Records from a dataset

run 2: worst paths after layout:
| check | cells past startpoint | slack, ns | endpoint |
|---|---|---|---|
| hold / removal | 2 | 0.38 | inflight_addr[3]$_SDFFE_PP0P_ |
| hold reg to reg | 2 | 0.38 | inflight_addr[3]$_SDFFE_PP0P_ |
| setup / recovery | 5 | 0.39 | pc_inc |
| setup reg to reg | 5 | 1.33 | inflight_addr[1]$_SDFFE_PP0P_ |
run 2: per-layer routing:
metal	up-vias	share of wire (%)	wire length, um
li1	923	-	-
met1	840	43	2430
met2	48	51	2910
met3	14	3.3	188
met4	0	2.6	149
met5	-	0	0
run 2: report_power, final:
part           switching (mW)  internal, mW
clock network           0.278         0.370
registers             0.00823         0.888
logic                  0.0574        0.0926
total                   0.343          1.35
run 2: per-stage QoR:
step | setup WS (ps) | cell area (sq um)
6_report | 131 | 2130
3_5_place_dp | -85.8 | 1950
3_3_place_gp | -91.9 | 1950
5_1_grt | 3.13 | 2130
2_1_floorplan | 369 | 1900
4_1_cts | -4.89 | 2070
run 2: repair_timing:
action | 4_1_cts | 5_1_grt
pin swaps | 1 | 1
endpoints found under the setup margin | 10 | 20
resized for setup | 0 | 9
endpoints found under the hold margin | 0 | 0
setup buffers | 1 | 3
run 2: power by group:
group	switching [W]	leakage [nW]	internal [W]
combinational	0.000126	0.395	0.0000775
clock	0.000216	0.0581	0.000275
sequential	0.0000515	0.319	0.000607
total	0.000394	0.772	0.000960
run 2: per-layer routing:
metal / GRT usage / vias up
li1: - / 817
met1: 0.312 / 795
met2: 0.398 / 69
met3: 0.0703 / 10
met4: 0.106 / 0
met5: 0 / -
<file path="src/rtl/tdc_pkg.sv">
// tdc_pkg
// Shared definitions for the TDC hit path and the downstream readout FIFO:
//   COARSE_W_DEFAULT / NMUX_DEFAULT : default timestamp and tap-count widths
//   fine_w()                        : width needed to hold a tap count 0..NMUX
//   tdc_state_t                     : hit-detector FSM states
//   tdc_rec_t                       : record layout {bubble, coarse, fine}
package tdc_pkg;

  localparam int COARSE_W_DEFAULT = 16;
  localparam int NMUX_DEFAULT     = 4;

  function automatic int fine_w(input int nmux);
    return $clog2(nmux + 1);
  endfunction

  localparam int FINE_W_DEFAULT = $clog2(NMUX_DEFAULT + 1);

  typedef enum logic {
    ARMED = 1'b0,
    BUSY  = 1'b1
  } tdc_state_t;

  // Default-width record as seen by the readout FIFO. The encoder keeps the
  // same field order for non-default widths.
  typedef struct packed {
    logic                        bubble;
    logic [COARSE_W_DEFAULT-1:0] coarse;
    logic [FINE_W_DEFAULT-1:0]   fine;
  } tdc_rec_t;

endpackage

</file>
<file path="src/rtl/therm_decode.sv">
// therm_decode
// Purely combinational decode of a sampled thermometer code.
//   code   : sampled taps, bit 0 is the tap that fires first
//   count  : number of taps set (popcount)
//   bubble : 1 when the ones are not contiguous from bit 0
module therm_decode
  import tdc_pkg::*;
#(
  parameter int NMUX   = NMUX_DEFAULT,
  parameter int FINE_W = fine_w(NMUX)
) (
  input  logic [NMUX-1:0]   code,
  output logic [FINE_W-1:0] count,
  output logic              bubble
);

  always_comb begin
    count  = '0;
    bubble = 1'b0;
    for (int i = 0; i < NMUX; i++) begin
      count = count + FINE_W'(code[i]);
    end
    // A clean code never has a set tap above a clear one.
    for (int i = 1; i < NMUX; i++) begin
      if (code[i] && !code[i-1]) begin
        bubble = 1'b1;
      end
    end
  end

endmodule

</file>
<file path="src/rtl/tdc_hit_encoder.sv">
// tdc_hit_encoder
// Samples the asynchronous delay-line taps, detects each hit and emits a
// {bubble, coarse, fine} timestamp record through a one-entry valid/ready
// output register.
//   clk, rst_n   : system clock, asynchronous active-low reset
//   Z            : delay-line taps (asynchronous thermometer code)
//   en           : run enable; low holds the coarse counter at 0 and disarms
//   clr_ovf      : synchronous clear of the sticky overflow flag
//   ts_ready     : consumer accepts the current record
//   ts_valid     : record valid
//   ts_coarse    : coarse time of the hit
//   ts_fine      : number of taps set in the first sample
//   ts_bubble    : first sample was not a clean thermometer code
//   overflow     : sticky, a record was dropped under backpressure
module tdc_hit_encoder
  import tdc_pkg::*;
#(
  parameter int NMUX     = NMUX_DEFAULT,
  parameter int COARSE_W = COARSE_W_DEFAULT,
  parameter int FINE_W   = fine_w(NMUX)
) (
  input  logic                clk,
  input  logic                rst_n,
  input  logic [NMUX-1:0]     Z,
  input  logic                en,
  input  logic                clr_ovf,
  input  logic                ts_ready,
  output logic                ts_valid,
  output logic [COARSE_W-1:0] ts_coarse,
  output logic [FINE_W-1:0]   ts_fine,
  output logic                ts_bubble,
  output logic                overflow
);

  typedef struct packed {
    logic                bubble;
    logic [COARSE_W-1:0] coarse;
    logic [FINE_W-1:0]   fine;
  } rec_t;

  logic [NMUX-1:0]     s1;
  logic [NMUX-1:0]     s2;
  logic [COARSE_W-1:0] cnt;
  tdc_state_t          state;
  rec_t                out_rec;
  rec_t                new_rec;

  logic [FINE_W-1:0]   fine_code;
  logic                bubble_code;
  logic                hit_evt;
  logic                drain;
  logic                drop;

  // Plain two-flop synchroniser per tap; nothing may sit between the stages.
  always_ff @(posedge clk or negedge rst_n) begin
    if (!rst_n) begin
      s1 <= '0;
      s2 <= '0;
    end else begin
      s1 <= Z;
      s2 <= s1;
    end
  end

  always_ff @(posedge clk or negedge rst_n) begin
    if (!rst_n) begin
      cnt <= '0;
    end else if (!en) begin
      cnt <= '0;
    end else begin
      cnt <= cnt + COARSE_W'(1);
    end
  end

  therm_decode #(
    .NMUX   (NMUX),
    .FINE_W (FINE_W)
  ) u_decode (
    .code   (s2),
    .count  (fine_code),
    .bubble (bubble_code)
  );

  assign hit_evt = (state == ARMED) && en && (|s2);
  assign drain   = ts_valid && ts_ready;
  assign drop    = hit_evt && ts_valid && !ts_ready;

  // The code seen in s2 entered s1 two edges ago, so cnt has advanced by two
  // since the cycle in which the hit actually arrived.
  assign new_rec.bubble = bubble_code;
  assign new_rec.coarse = cnt - COARSE_W'(2);
  assign new_rec.fine   = fine_code;

  // BUSY waits for one all-zero sample before another hit can be taken.
  always_ff @(posedge clk or negedge rst_n) begin
    if (!rst_n) begin
      state <= ARMED;
    end else begin
      case (state)
        ARMED: if (hit_evt) state <= BUSY;
        BUSY:  if (!en || !(|s2)) state <= ARMED;
        default: state <= ARMED;
      endcase
    end
  end

  // Fields are only rewritten on a load, so they stay put under backpressure.
  always_ff @(posedge clk or negedge rst_n) begin
    if (!rst_n) begin
      ts_valid <= 1'b0;
      out_rec  <= '0;
    end else if (hit_evt && (!ts_valid || ts_ready)) begin
      ts_valid <= 1'b1;
      out_rec  <= new_rec;
    end else if (drain) begin
      ts_valid <= 1'b0;
    end
  end

  // A drop in the same cycle as clr_ovf keeps the flag set.
  always_ff @(posedge clk or negedge rst_n) begin
    if (!rst_n) begin
      overflow <= 1'b0;
    end else if (drop) begin
      overflow <= 1'b1;
    end else if (clr_ovf) begin
      overflow <= 1'b0;
    end
  end

  assign ts_coarse = out_rec.coarse;
  assign ts_fine   = out_rec.fine;
  assign ts_bubble = out_rec.bubble;

endmodule
</file>
`src/rtl/ldm_wb_seq.sv`:
```
// Write-back sequencer for LDM-style multi-register loads: drains a register
// list in ascending order onto the single register-file write port.
module ldm_wb_seq #(
    parameter int DATA_WIDTH    = 32,
    parameter int REGFILE_WIDTH = 4,
    parameter int NUM_REGS      = 1 << REGFILE_WIDTH
) (
    input  logic                     clk,
    input  logic                     rst,
    input  logic                     cmd_valid,
    output logic                     cmd_ready,
    input  logic [NUM_REGS-1:0]      cmd_reglist,
    input  logic [REGFILE_WIDTH-1:0] cmd_base,
    input  logic                     cmd_wb,
    input  logic [DATA_WIDTH-1:0]    cmd_wbval,
    input  logic                     dat_valid,
    output logic                     dat_ready,
    input  logic [DATA_WIDTH-1:0]    dat_in,
    output logic [REGFILE_WIDTH-1:0] WADD,
    output logic [DATA_WIDTH-1:0]    WDAT,
    output logic                     WEN,
    output logic                     busy,
    output logic                     done
);

    // state  | meaning
    // S_IDLE | waiting for a command
    // S_LOAD | writing one accepted data word per cycle to the lowest pending register
    // S_BASE | writing the updated base value
    // S_DONE | transfer finished; done is raised on the following cycle
    typedef enum logic [1:0] {S_IDLE, S_LOAD, S_BASE, S_DONE} state_t;

    state_t                   state_q, state_d;
    logic [NUM_REGS-1:0]      pend_q, pend_d, pend_rest;
    logic [REGFILE_WIDTH-1:0] base_q, base_d, wadd_q, wadd_d, tgt;
    logic [DATA_WIDTH-1:0]    wbval_q, wbval_d, wdat_q, wdat_d;
    logic                     wb_q, wb_d, wen_q, wen_d, done_q, done_d;

    assign cmd_ready = (state_q == S_IDLE);
    assign dat_ready = (state_q == S_LOAD);
    assign busy      = (state_q != S_IDLE);
    assign WADD      = wadd_q;
    assign WDAT      = wdat_q;
    assign WEN       = wen_q;
    assign done      = done_q;

    // Lowest set bit wins, giving ascending register order.
    always_comb begin
        tgt = '0;
        for (int i = NUM_REGS - 1; i >= 0; i--) begin
            if (pend_q[i]) tgt = REGFILE_WIDTH'(i);
        end
    end

    assign pend_rest = pend_q & (pend_q - NUM_REGS'(1));

    always_comb begin
        state_d = state_q;
        pend_d  = pend_q;
        base_d  = base_q;
        wb_d    = wb_q;
        wbval_d = wbval_q;
        wen_d   = 1'b0;
        wadd_d  = wadd_q;
        wdat_d  = wdat_q;
        done_d  = (state_q == S_DONE);
        case (state_q)
            S_IDLE: begin
                if (cmd_valid) begin
                    pend_d  = cmd_reglist;
                    base_d  = cmd_base;
                    // A loaded base register overrides the writeback value.
                    wb_d    = cmd_wb & ~cmd_reglist[cmd_base];
                    wbval_d = cmd_wbval;
                    if (|cmd_reglist)                      state_d = S_LOAD;
                    else if (cmd_wb & ~cmd_reglist[cmd_base]) state_d = S_BASE;
                    else                                   state_d = S_DONE;
                end
            end
            S_LOAD: begin
                if (dat_valid) begin
                    wen_d  = 1'b1;
                    wadd_d = tgt;
                    wdat_d = dat_in;
                    pend_d = pend_rest;
                    if (pend_rest == '0) state_d = wb_q ? S_BASE : S_DONE;
                end
            end
            S_BASE: begin
                wen_d   = 1'b1;
                wadd_d  = base_q;
                wdat_d  = wbval_q;
                state_d = S_DONE;
            end
            S_DONE:  state_d = S_IDLE;
            default: state_d = S_IDLE;
        endcase
    end

    always_ff @(posedge clk or negedge rst) begin
        if (!rst) begin
            state_q <= S_IDLE;
            pend_q  <= '0;
            base_q  <= '0;
            wb_q    <= 1'b0;
            wbval_q <= '0;
            wen_q   <= 1'b0;
            wadd_q  <= '0;
            wdat_q  <= '0;
            done_q  <= 1'b0;
        end else begin
            state_q <= state_d;
            pend_q  <= pend_d;
            base_q  <= base_d;
            wb_q    <= wb_d;
            wbval_q <= wbval_d;
            wen_q   <= wen_d;
            wadd_q  <= wadd_d;
            wdat_q  <= wdat_d;
            done_q  <= done_d;
        end
    end

endmodule

```
`config.mk`:
```
export PLATFORM = sky130hd
export DESIGN_NAME = ldm_wb_seq
export DESIGN_NICKNAME = d
export VERILOG_FILES = /design/src/rtl/ldm_wb_seq.sv
export SDC_FILE = /design/constraint.sdc
export NUM_CORES = 1
export LEC_CHECK = 0
export ABC_AREA = 1
export BUFFER_PORTS_ARGS = -buffer_cell sky130_fd_sc_hd__buf_2
export CORE_MARGIN = 4
export CORE_UTILIZATION = 30
export CTS_BUF_LIST = sky130_fd_sc_hd__clkbuf_8
export DETAILED_ROUTE_END_ITERATION = 6
export RECOVER_POWER = 25
export SLEW_MARGIN = 20
export SYNTH_ARGS = -nofsm -noshare
export SYNTH_HDL_FRONTEND = slang
export SYNTH_SLANG_ARGS = --single-unit
export TNS_END_PERCENT = 30
```
`constraint.sdc`:
```
create_clock -name clk -period 2.3 [get_ports clk]
set_clock_uncertainty 0.15 [all_clocks]
set_input_delay 0 -clock clk [delete_from_list [all_inputs] [get_ports clk]]
set_output_delay 0 -clock clk [all_outputs]
set_load 0.1 [all_outputs]
```
**Yosys cells after proc, flatten, opt, wreduce, memory -nomap -nowiden**

Cells that the tools add are included.

- Input port bits: 89
- Output and inout port bits: 41
- Register bits after elaboration: 93
- Word-level logic and storage cells: 64

- Eq/ne operators: 6
- Reductions and logical operators: 10
- Order comparisons: 1
- Add/subtract/negate cells: 1
- Muxes and demuxes: 34
- Bitwise gates (word level): 3

Operators with widths:

| cell | number |
|---|---|
| $mux 4 | 17 |
| $pmux 32 s2 | 1 |
| $mux 16 | 2 |
| $mux 32 | 1 |
| $pmux 16 s2 | 1 |
| $and 16x16->16 | 1 |
| $logic_not 16->1 | 1 |
| $reduce_or 16->1 | 1 |
| $sub 16x1->16 const B | 1 |
| $mux 2 | 4 |
| $pmux 2 s4 | 1 |
| $pmux 4 s2 | 1 |
| $reduce_and 3->1 | 2 |
| $reduce_bool 2->1 | 3 |
| $lt 4x5->1 const B | 1 |
| $bmux 1 s4 | 1 |
| $eq 2x2->1 const B | 2 |
| $mux 1 | 4 |
| $ne 2x2->1 const B | 2 |
| $reduce_and 2->1 | 2 |
| $eq 2x1->1 const B | 1 |
| $logic_not 2->1 | 1 |
| $ne 2x1->1 const B | 1 |
| $pmux 1 s2 | 1 |
| other kinds (2) | 2 |

**Depth between registers and ports, before layout**

- Depth after elaboration: 18
- Depth in mapped cells: 17
- Gate-level depth less buffers: 17

**Least setup slack after synthesis**

Ideal clock, no wire load.

- Kind: register -> register
- From: reg state_q[0]
- To: reg pend_q[15]
- Cell stages (with the launch flop): 10
- Buffers on the path: 1
- Library setup time: 0.132 ns
- Required time: 2.018 ns
- Path slack: -1.096 ns
- Data arrival time: 3.115 ns
- Path through: dfrtp_1 inv_1 ha_1 inv_1 or2_2 nand2_1 buf_2 a21oi_1 o21ai_0 o21ai_0

- Word-level cells in the longest chain between the ends: 3

RTL lines:

| element | line | text |
|---|---|---|
| start: declaration | 33 | `state_t state_q, state_d;` |
| start signal: assignment | 112 | `state_q <= state_d;` |
| $logic_not 2->1 (*) | -- |  |
| via cmd_ready | 11 | `output logic cmd_ready,` |
| $ne 2x2->1 (no line) or $reduce_bool 2->1 (tied branches) | -- |  |
| $reduce_and 3->1 (no line) | -- |  |
| end signal: assignment | 113 | `pend_q <= pend_d;` |
| end: declaration | 34 | `logic [NUM_REGS-1:0] pend_q, pend_d, pend_rest;` |

The timed path passes the listed nets; every way through them passes the cells marked *.
A chain may end at the register's enable or synchronous reset.

**Worst setup path in the final report**

- From: reg state_q[0]
- To: reg state_q[1]

- Word-level cells in the longest chain between the ends: 3

RTL lines:

| element | line | text |
|---|---|---|
| $eq 2x1->1 or $logic_not 2->1 (tied branches) | 67 | `case (state_q)` |
| $ne 2x1->1 (no line) or $ne 2x2->1 (tied branches) | -- |  |
| $reduce_and 3->1 (no line) | -- |  |

Parallel ways exist; a longest one is shown, timed or not.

→ What to produce
Return a word-for-word copy of the lines above from the one holding "4_1_cts | -4.89 | 2070" through the one holding "run 2: power", with both of them included and nothing besides.

→ Output below
4_1_cts | -4.89 | 2070
run 2: repair_timing:
action | 4_1_cts | 5_1_grt
pin swaps | 1 | 1
endpoints found under the setup margin | 10 | 20
resized for setup | 0 | 9
endpoints found under the hold margin | 0 | 0
setup buffers | 1 | 3
run 2: power by group:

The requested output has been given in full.